What follows belongs to an exercise in optimizing a design on an open flow for small area and few clock cycles per item; a production flow would make more cautious choices. Where RTL was checked, it was by simulation tests only, not by an equivalence proof against the original.

==> flow/design.v <==
module aes_sbox (
    input  wire [7:0] in,
    output wire [7:0] out
);
    wire U0 = in[7], U1 = in[6], U2 = in[5], U3 = in[4];
    wire U4 = in[3], U5 = in[2], U6 = in[1], U7 = in[0];
    wire S0, S1, S2, S3, S4, S5, S6, S7;
    wire T1, T2, T3, T4, T5, T6, T7, T8, T9, T10, T11, T12;
    wire T13, T14, T15, T16, T17, T18, T19, T20, T21, T22, T23, T24;
    wire T25, T26, T27, M1, M2, M3, M4, M5, M6, M7, M8, M9;
    wire M10, M11, M12, M13, M14, M15, M16, M17, M18, M19, M20, M21;
    wire M22, M23, M24, M25, M26, M27, M28, M29, M30, M31, M32, M33;
    wire M34, M35, M36, M37, M38, M39, M40, M41, M42, M43, M44, M45;
    wire M46, M47, M48, M49, M50, M51, M52, M53, M54, M55, M56, M57;
    wire M58, M59, M60, M61, M62, M63, L0, L1, L2, L3, L4, L5;
    wire L6, L7, L8, L9, L10, L11, L12, L13, L14, L15, L16, L17;
    wire L18, L19, L20, L21, L22, L23, L24, L25, L26, L27, L28, L29;
    assign T1 = U0 ^ U3;
    assign T2 = U0 ^ U5;
    assign T3 = U0 ^ U6;
    assign T4 = U3 ^ U5;
    assign T5 = U4 ^ U6;
    assign T6 = T1 ^ T5;
    assign T7 = U1 ^ U2;
    assign T8 = U7 ^ T6;
    assign T9 = U7 ^ T7;
    assign T10 = T6 ^ T7;
    assign T11 = U1 ^ U5;
    assign T12 = U2 ^ U5;
    assign T13 = T3 ^ T4;
    assign T14 = T6 ^ T11;
    assign T15 = T5 ^ T11;
    assign T16 = T5 ^ T12;
    assign T17 = T9 ^ T16;
    assign T18 = U3 ^ U7;
    assign T19 = T7 ^ T18;
    assign T20 = T1 ^ T19;
    assign T21 = U6 ^ U7;
    assign T22 = T7 ^ T21;
    assign T23 = T2 ^ T22;
    assign T24 = T2 ^ T10;
    assign T25 = T20 ^ T17;
    assign T26 = T3 ^ T16;
    assign T27 = T1 ^ T12;
    assign M1 = T13 & T6;
    assign M2 = T23 & T8;
    assign M3 = T14 ^ M1;
    assign M4 = T19 & U7;
    assign M5 = M4 ^ M1;
    assign M6 = T3 & T16;
    assign M7 = T22 & T9;
    assign M8 = T26 ^ M6;
    assign M9 = T20 & T17;
    assign M10 = M9 ^ M6;
    assign M11 = T1 & T15;
    assign M12 = T4 & T27;
    assign M13 = M12 ^ M11;
    assign M14 = T2 & T10;
    assign M15 = M14 ^ M11;
    assign M16 = M3 ^ M2;
    assign M17 = M5 ^ T24;
    assign M18 = M8 ^ M7;
    assign M19 = M10 ^ M15;
    assign M20 = M16 ^ M13;
    assign M21 = M17 ^ M15;
    assign M22 = M18 ^ M13;
    assign M23 = M19 ^ T25;
    assign M24 = M22 ^ M23;
    assign M25 = M22 & M20;
    assign M26 = M21 ^ M25;
    assign M27 = M20 ^ M21;
    assign M28 = M23 ^ M25;
    assign M29 = M28 & M27;
    assign M30 = M26 & M24;
    assign M31 = M20 & M23;
    assign M32 = M27 & M31;
    assign M33 = M27 ^ M25;
    assign M34 = M21 & M22;
    assign M35 = M24 & M34;
    assign M36 = M24 ^ M25;
    assign M37 = M21 ^ M29;
    assign M38 = M32 ^ M33;
    assign M39 = M23 ^ M30;
    assign M40 = M35 ^ M36;
    assign M41 = M38 ^ M40;
    assign M42 = M37 ^ M39;
    assign M43 = M37 ^ M38;
    assign M44 = M39 ^ M40;
    assign M45 = M42 ^ M41;
    assign M46 = M44 & T6;
    assign M47 = M40 & T8;
    assign M48 = M39 & U7;
    assign M49 = M43 & T16;
    assign M50 = M38 & T9;
    assign M51 = M37 & T17;
    assign M52 = M42 & T15;
    assign M53 = M45 & T27;
    assign M54 = M41 & T10;
    assign M55 = M44 & T13;
    assign M56 = M40 & T23;
    assign M57 = M39 & T19;
    assign M58 = M43 & T3;
    assign M59 = M38 & T22;
    assign M60 = M37 & T20;
    assign M61 = M42 & T1;
    assign M62 = M45 & T4;
    assign M63 = M41 & T2;
    assign L0 = M61 ^ M62;
    assign L1 = M50 ^ M56;
    assign L2 = M46 ^ M48;
    assign L3 = M47 ^ M55;
    assign L4 = M54 ^ M58;
    assign L5 = M49 ^ M61;
    assign L6 = M62 ^ L5;
    assign L7 = M46 ^ L3;
    assign L8 = M51 ^ M59;
    assign L9 = M52 ^ M53;
    assign L10 = M53 ^ L4;
    assign L11 = M60 ^ L2;
    assign L12 = M48 ^ M51;
    assign L13 = M50 ^ L0;
    assign L14 = M52 ^ M61;
    assign L15 = M55 ^ L1;
    assign L16 = M56 ^ L0;
    assign L17 = M57 ^ L1;
    assign L18 = M58 ^ L8;
    assign L19 = M63 ^ L4;
    assign L20 = L0 ^ L1;
    assign L21 = L1 ^ L7;
    assign L22 = L3 ^ L12;
    assign L23 = L18 ^ L2;
    assign L24 = L15 ^ L9;
    assign L25 = L6 ^ L10;
    assign L26 = L7 ^ L9;
    assign L27 = L8 ^ L10;
    assign L28 = L11 ^ L14;
    assign L29 = L11 ^ L17;
    assign S0 = L6 ^ L24;
    assign S1 = ~(L16 ^ L26);
    assign S2 = ~(L19 ^ L28);
    assign S3 = L6 ^ L21;
    assign S4 = L20 ^ L22;
    assign S5 = L25 ^ L29;
    assign S6 = ~(L13 ^ L27);
    assign S7 = ~(L6 ^ L23);
    assign out = {S0, S1, S2, S3, S4, S5, S6, S7};
endmodule
module aes128_enc (
    input  wire         clk,
    input  wire         rst,         
    input  wire         start,
    input  wire [127:0] key,
    input  wire [127:0] block_in,
    output wire         ready,
    output reg          done,
    output wire [127:0] block_out
);
    reg  [7:0]  idle_q;
    wire        idle = idle_q[0];
    reg  [7:0]  rcon;
    wire        last = (rcon == 8'h36);
    reg [127:0] state;               
    reg [127:0] round_key;           
    assign ready = idle;
    wire [127:0] shifted;
    genvar r, c;
    generate
        for (c = 0; c < 4; c = c + 1) begin : g_col
            for (r = 0; r < 4; r = r + 1) begin : g_row
                assign shifted[127-8*(4*c+r) -: 8] = state[127-8*(4*(((c+r)%4))+r) -: 8];
            end
        end
    endgenerate
    assign block_out = shifted ^ round_key;
    function [7:0] xtime;
        input [7:0] a;
        xtime = {a[6:0], 1'b0} ^ (a[7] ? 8'h1b : 8'h00);
    endfunction
    wire [127:0] mixed;
    generate
        for (c = 0; c < 4; c = c + 1) begin : g_mix
            wire [7:0] a0 = shifted[127-32*c -: 8];
            wire [7:0] a1 = shifted[119-32*c -: 8];
            wire [7:0] a2 = shifted[111-32*c -: 8];
            wire [7:0] a3 = shifted[103-32*c -: 8];
            wire [7:0] p01 = a0 ^ a1;
            wire [7:0] p12 = a1 ^ a2;
            wire [7:0] p23 = a2 ^ a3;
            wire [7:0] p30 = a3 ^ a0;
            wire [7:0] t   = p01 ^ p23;
            assign mixed[127-32*c -: 8] = a0 ^ t ^ xtime(p01);
            assign mixed[119-32*c -: 8] = a1 ^ t ^ xtime(p12);
            assign mixed[111-32*c -: 8] = a2 ^ t ^ xtime(p23);
            assign mixed[103-32*c -: 8] = a3 ^ t ^ xtime(p30);
        end
    endgenerate
    wire [127:0] s_in, k_in;
    genvar g;
    generate
        for (g = 0; g < 4; g = g + 1) begin : g_in
            assign s_in[127-32*g -: 32] = idle_q[g]   ? block_in[127-32*g -: 32] : mixed[127-32*g -: 32];
            assign k_in[127-32*g -: 32] = idle_q[g+4] ? key[127-32*g -: 32]      : round_key[127-32*g -: 32];
        end
    endgenerate
    wire [127:0] x = s_in ^ k_in;
    wire [127:0] sub;
    genvar i;
    generate
        for (i = 0; i < 16; i = i + 1) begin : g_sbox
            aes_sbox u_sbox (.in(x[127-8*i -: 8]), .out(sub[127-8*i -: 8]));
        end
    endgenerate
    wire [31:0] w0 = k_in[127:96];
    wire [31:0] w1 = k_in[95:64];
    wire [31:0] w2 = k_in[63:32];
    wire [31:0] w3 = k_in[31:0];
    wire [31:0] sub_rot;             
    aes_sbox u_ks0 (.in(w3[23:16]), .out(sub_rot[31:24]));
    aes_sbox u_ks1 (.in(w3[15:8]),  .out(sub_rot[23:16]));
    aes_sbox u_ks2 (.in(w3[7:0]),   .out(sub_rot[15:8]));
    aes_sbox u_ks3 (.in(w3[31:24]), .out(sub_rot[7:0]));
    wire [31:0] n0 = w0 ^ sub_rot ^ {rcon, 24'h000000};
    wire [31:0] n1 = w1 ^ n0;
    wire [31:0] n2 = w2 ^ n1;
    wire [31:0] n3 = w3 ^ n2;
    integer j;
    always @(posedge clk) begin
        for (j = 0; j < 8; j = j + 1) begin
            if (rst)
                idle_q[j] <= 1'b1;
            else if (idle_q[j])
                idle_q[j] <= !start;
            else
                idle_q[j] <= last;
        end
    end
    always @(posedge clk) begin
        if (rst) begin
            rcon <= 8'h01;
            done <= 1'b0;
        end else begin
            done <= !idle && last;
            if (idle)
                rcon <= start ? 8'h02 : 8'h01;
            else if (last)
                rcon <= 8'h01;
            else
                rcon <= xtime(rcon);
        end
    end
    always @(posedge clk) begin
        state     <= sub;
        round_key <= {n0, n1, n2, n3};
    end
endmodule
Settings: LEC_CHECK=0, CAP_MARGIN=20, CELL_PAD_IN_SITES_DETAIL_PLACEMENT=0, CELL_PAD_IN_SITES_GLOBAL_PLACEMENT=0, CORE_MARGIN=2, CORE_UTILIZATION=72, CTS_BUF_LIST=sky130_fd_sc_hd__clkbuf_4 sky130_fd_sc_hd__clkbuf_8, SLEW_MARGIN=20; clock period 8.0 ns.
standard.sh (not shown) runs the stock make flow with config.mk's settings and CLKGATE_MAP_FILE= SYNTH_SCRIPT=/design/flow/synth_recipe.tcl, a recipe that flattens the netlist after the stock synthesis.
==> flow/flow/run.sh <==
#!/bin/bash
# Own layout flow: the standard flow (standard.sh) unchanged except for
# ABC's technology mapping in synthesis, which uses flow/abc_map.script
# (area-oriented mapping) in place of ORFS's speed script. Yosys's passes,
# register names, floorplan, placement, CTS, routing and finish are the
# standard flow's. Run in the standard flow's work folder: bash flow/run.sh
set -euo pipefail
W=$(pwd)
F=$W/flow

# Synthesis script: synth_recipe.tcl with the abc call's -script replaced.
{
  head -n 1 synth_recipe.tcl
  cat <<TCL
proc abc {args} {
  set i [lsearch -exact \$args -script]
  if {\$i >= 0} { lset args [expr {\$i + 1}] $F/abc_map.script }
  yosys abc {*}\$args
}
TCL
  tail -n +2 synth_recipe.tcl
} > my_synth.tcl

sed "s#$W/synth_recipe.tcl#$W/my_synth.tcl#g" standard.sh > my_standard.sh
grep -q "my_synth.tcl" my_standard.sh

bash my_standard.sh \
  ADDER_MAP_FILE= \
  BUFFER_PORTS_ARGS="-buffer_cell sky130_fd_sc_hd__buf_1" \
  CTS_ARGS="-sink_clustering_enable -repair_clock_nets -dont_use_dummy_load -sink_clustering_size 16 -sink_clustering_max_diameter 80 -buf_list {sky130_fd_sc_hd__clkbuf_4 sky130_fd_sc_hd__clkbuf_8}" \
  finish > flow_make.log 2>&1
==> flow/flow/abc_map.script <==
&get -n
&dch
&nf -R 1000
&put
Testbench counts at the start, summed over its fixed seeds: cycles 16,008, blocks 1,600.
Edit:
--- a/flow/design.v
+++ b/flow/design.v
@@ -154,10 +154,9 @@
     output wire         ready,
     output reg          done,
     output wire [127:0] block_out
 );
-    reg  [7:0]  idle_q;
-    wire        idle = idle_q[0];
+    reg         idle;                
     reg  [7:0]  rcon;
     wire        last = (rcon == 8'h36);
     reg [127:0] state;               
     reg [127:0] round_key;           
@@ -185,24 +184,20 @@
             wire [7:0] a3 = shifted[103-32*c -: 8];
             wire [7:0] p01 = a0 ^ a1;
             wire [7:0] p12 = a1 ^ a2;
             wire [7:0] p23 = a2 ^ a3;
-            wire [7:0] p30 = a3 ^ a0;
             wire [7:0] t   = p01 ^ p23;
-            assign mixed[127-32*c -: 8] = a0 ^ t ^ xtime(p01);
-            assign mixed[119-32*c -: 8] = a1 ^ t ^ xtime(p12);
-            assign mixed[111-32*c -: 8] = a2 ^ t ^ xtime(p23);
-            assign mixed[103-32*c -: 8] = a3 ^ t ^ xtime(p30);
+            wire [7:0] xt  = xtime(t);
+            wire [7:0] d0  = t ^ xtime(p01);
+            wire [7:0] d1  = t ^ xtime(p12);
+            assign mixed[127-32*c -: 8] = a0 ^ d0;
+            assign mixed[119-32*c -: 8] = a1 ^ d1;
+            assign mixed[111-32*c -: 8] = a2 ^ d0 ^ xt;
+            assign mixed[103-32*c -: 8] = a3 ^ d1 ^ xt;
         end
     endgenerate
-    wire [127:0] s_in, k_in;
-    genvar g;
-    generate
-        for (g = 0; g < 4; g = g + 1) begin : g_in
-            assign s_in[127-32*g -: 32] = idle_q[g]   ? block_in[127-32*g -: 32] : mixed[127-32*g -: 32];
-            assign k_in[127-32*g -: 32] = idle_q[g+4] ? key[127-32*g -: 32]      : round_key[127-32*g -: 32];
-        end
-    endgenerate
+    wire [127:0] s_in = idle ? block_in : mixed;
+    wire [127:0] k_in = idle ? key      : round_key;
     wire [127:0] x = s_in ^ k_in;
     wire [127:0] sub;
     genvar i;
     generate
@@ -222,31 +217,24 @@
     wire [31:0] n0 = w0 ^ sub_rot ^ {rcon, 24'h000000};
     wire [31:0] n1 = w1 ^ n0;
     wire [31:0] n2 = w2 ^ n1;
     wire [31:0] n3 = w3 ^ n2;
-    integer j;
-    always @(posedge clk) begin
-        for (j = 0; j < 8; j = j + 1) begin
-            if (rst)
-                idle_q[j] <= 1'b1;
-            else if (idle_q[j])
-                idle_q[j] <= !start;
-            else
-                idle_q[j] <= last;
-        end
-    end
     always @(posedge clk) begin
         if (rst) begin
+            idle <= 1'b1;
             rcon <= 8'h01;
             done <= 1'b0;
         end else begin
             done <= !idle && last;
-            if (idle)
+            if (idle) begin
+                idle <= !start;
                 rcon <= start ? 8'h02 : 8'h01;
-            else if (last)
+            end else if (last) begin
+                idle <= 1'b1;
                 rcon <= 8'h01;
-            else
+            end else begin
                 rcon <= xtime(rcon);
+            end
         end
     end
     always @(posedge clk) begin
         state     <= sub;
Outcome: The changed run produced a clean layout; via count went down by 1.1%; first-iteration DRC count climbs by 6.5%; final area rose by 3.0%; clock skew shrinks by 0.0055 ns; worst setup slack got worse by 0.087 ns; core utilization grows by 4.0 points; count of clock-buffer cells in the layout is lower by 1; global-route usage rose by 0.18 points; register-to-register slack degrades by 0.09 ns; hold slack is better by 0.0054 ns; non-clock buffer count falls by 28.
Only the layout flow was run in the second run of this note; the RTL was not checked for function there.

* * *

Setup of north:
Starts from the design.v that is shown in full above.
clock: 8.0 ns
lec_check: 0
cap_margin: 20
cell_pad_in_sites_detail_placement: 0
cell_pad_in_sites_global_placement: 1
core_margin: 2
core_utilization: 65
cts_buf_list: sky130_fd_sc_hd__clkbuf_4 sky130_fd_sc_hd__clkbuf_8
slew_margin: 20
==> flow/flow/run.sh <==
#!/bin/bash
# Own layout flow: the standard flow (standard.sh) unchanged except for
# ABC's technology mapping in synthesis, which uses flow/abc_map.script
# (area-oriented mapping) in place of ORFS's speed script. Yosys's passes,
# register names, floorplan, placement, CTS, routing and finish are the
# standard flow's. Run in the standard flow's work folder: bash flow/run.sh
set -euo pipefail
W=$(pwd)
F=$W/flow

# Synthesis script: synth_recipe.tcl with the abc call's -script replaced.
{
  head -n 1 synth_recipe.tcl
  cat <<TCL
proc abc {args} {
  set i [lsearch -exact \$args -script]
  if {\$i >= 0} { lset args [expr {\$i + 1}] $F/abc_map.script }
  yosys abc {*}\$args
}
TCL
  tail -n +2 synth_recipe.tcl
} > my_synth.tcl

sed "s#$W/synth_recipe.tcl#$W/my_synth.tcl#g" standard.sh > my_standard.sh
grep -q "my_synth.tcl" my_standard.sh

# Port buffers: the smallest buffer instead of the one buffer_ports picks.
# No extraction of half adders before ABC (ADDER_MAP_FILE empty).
bash my_standard.sh ADDER_MAP_FILE= BUFFER_PORTS_ARGS="-buffer_cell sky130_fd_sc_hd__buf_1" finish > flow_make.log 2>&1
Scripts as last shown in full above: flow/flow/abc_map.script
Testbench counts of north, summed over its fixed seeds: cycles 16,008, blocks 1,600.
[inputs] south vs north
--- a/flow/design.v
+++ b/flow/design.v
@@ -185,14 +185,16 @@
             wire [7:0] a3 = shifted[103-32*c -: 8];
             wire [7:0] p01 = a0 ^ a1;
             wire [7:0] p12 = a1 ^ a2;
             wire [7:0] p23 = a2 ^ a3;
-            wire [7:0] p30 = a3 ^ a0;
             wire [7:0] t   = p01 ^ p23;
-            assign mixed[127-32*c -: 8] = a0 ^ t ^ xtime(p01);
-            assign mixed[119-32*c -: 8] = a1 ^ t ^ xtime(p12);
-            assign mixed[111-32*c -: 8] = a2 ^ t ^ xtime(p23);
-            assign mixed[103-32*c -: 8] = a3 ^ t ^ xtime(p30);
+            wire [7:0] xt  = xtime(t);
+            wire [7:0] d0  = t ^ xtime(p01);
+            wire [7:0] d1  = t ^ xtime(p12);
+            assign mixed[127-32*c -: 8] = a0 ^ d0;
+            assign mixed[119-32*c -: 8] = a1 ^ d1;
+            assign mixed[111-32*c -: 8] = a2 ^ d0 ^ xt;
+            assign mixed[103-32*c -: 8] = a3 ^ d1 ^ xt;
         end
     endgenerate
     wire [127:0] s_in, k_in;
     genvar g;
==> comparison <==
- On core utilization, south and north are basically level.
- Compared with north, maximum number of pins on one net before global-route repair in south increased by a few percent.
- south: PASS, flow complete, no timing, DRC or antenna violations
- The cell at the slowest stage of the critical path comes out xnor2_1 in one run and dfxtp_2 in the other, namely in south and north respectively.
- [compare] base=north new=south: number of clock-tree buffers in the layout saw an increase.
- south vs north — minimum period implied by the final worst setup slack rose 0.26 ns.
- Any difference in layout net count between south and north is small enough to ignore.
- Compared to north, south has worst setup slack after layout 0.26 ns lower.
Function not checked in south: the RTL went through the layout flow alone.

port drivers added, routing unchanged:
How much do the figures lean on ideal ports? The routed layouts below were timed once more, with nothing changed but the port constraints. Step 1 (the two cells are an assumption about what drives the block):
set clk [get_ports {clk}]
set_driving_cell -lib_cell sky130_fd_sc_hd__clkbuf_16 $clk
set_driving_cell -lib_cell sky130_fd_sc_hd__buf_2 [delete_from_list [all_inputs] $clk]
Step 2 moves the port delays by t, midway between the first and last clock arrival at a register: inputs arrive t later, outputs are due t later. That takes back most of the time a late clock gives input paths. a / b / c = ideal / step 1 / step 2; a / b = the first two.
run	shift t [ns]	setup slack, ns	worst slew at a driven data input, ns
the first run of note 1	0.679	0.790 / 0.790 / 0.255	0.07
the second run of note 1	0.670	0.702 / 0.702 / 0.421	0.11
north	0.711	0.757 / 0.757 / 0.143	0.08
south	0.724	0.492 / 0.492 / 0.265	0.07
After both steps every run listed still meets setup and hold. For north, which loses most, drivers alone change the setup slack by 0.000 ns; drivers and shift together by -0.614 ns.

***

## Problem
Return the lines above precisely as they appear, beginning at the first line and ending at the line with "assign T2 = U0 ^ U5;", and nothing after it.

## Reply to the exercise
What follows belongs to an exercise in optimizing a design on an open flow for small area and few clock cycles per item; a production flow would make more cautious choices. Where RTL was checked, it was by simulation tests only, not by an equivalence proof against the original.

==> flow/design.v <==
module aes_sbox (
    input  wire [7:0] in,
    output wire [7:0] out
);
    wire U0 = in[7], U1 = in[6], U2 = in[5], U3 = in[4];
    wire U4 = in[3], U5 = in[2], U6 = in[1], U7 = in[0];
    wire S0, S1, S2, S3, S4, S5, S6, S7;
    wire T1, T2, T3, T4, T5, T6, T7, T8, T9, T10, T11, T12;
    wire T13, T14, T15, T16, T17, T18, T19, T20, T21, T22, T23, T24;
    wire T25, T26, T27, M1, M2, M3, M4, M5, M6, M7, M8, M9;
    wire M10, M11, M12, M13, M14, M15, M16, M17, M18, M19, M20, M21;
    wire M22, M23, M24, M25, M26, M27, M28, M29, M30, M31, M32, M33;
    wire M34, M35, M36, M37, M38, M39, M40, M41, M42, M43, M44, M45;
    wire M46, M47, M48, M49, M50, M51, M52, M53, M54, M55, M56, M57;
    wire M58, M59, M60, M61, M62, M63, L0, L1, L2, L3, L4, L5;
    wire L6, L7, L8, L9, L10, L11, L12, L13, L14, L15, L16, L17;
    wire L18, L19, L20, L21, L22, L23, L24, L25, L26, L27, L28, L29;
    assign T1 = U0 ^ U3;
    assign T2 = U0 ^ U5;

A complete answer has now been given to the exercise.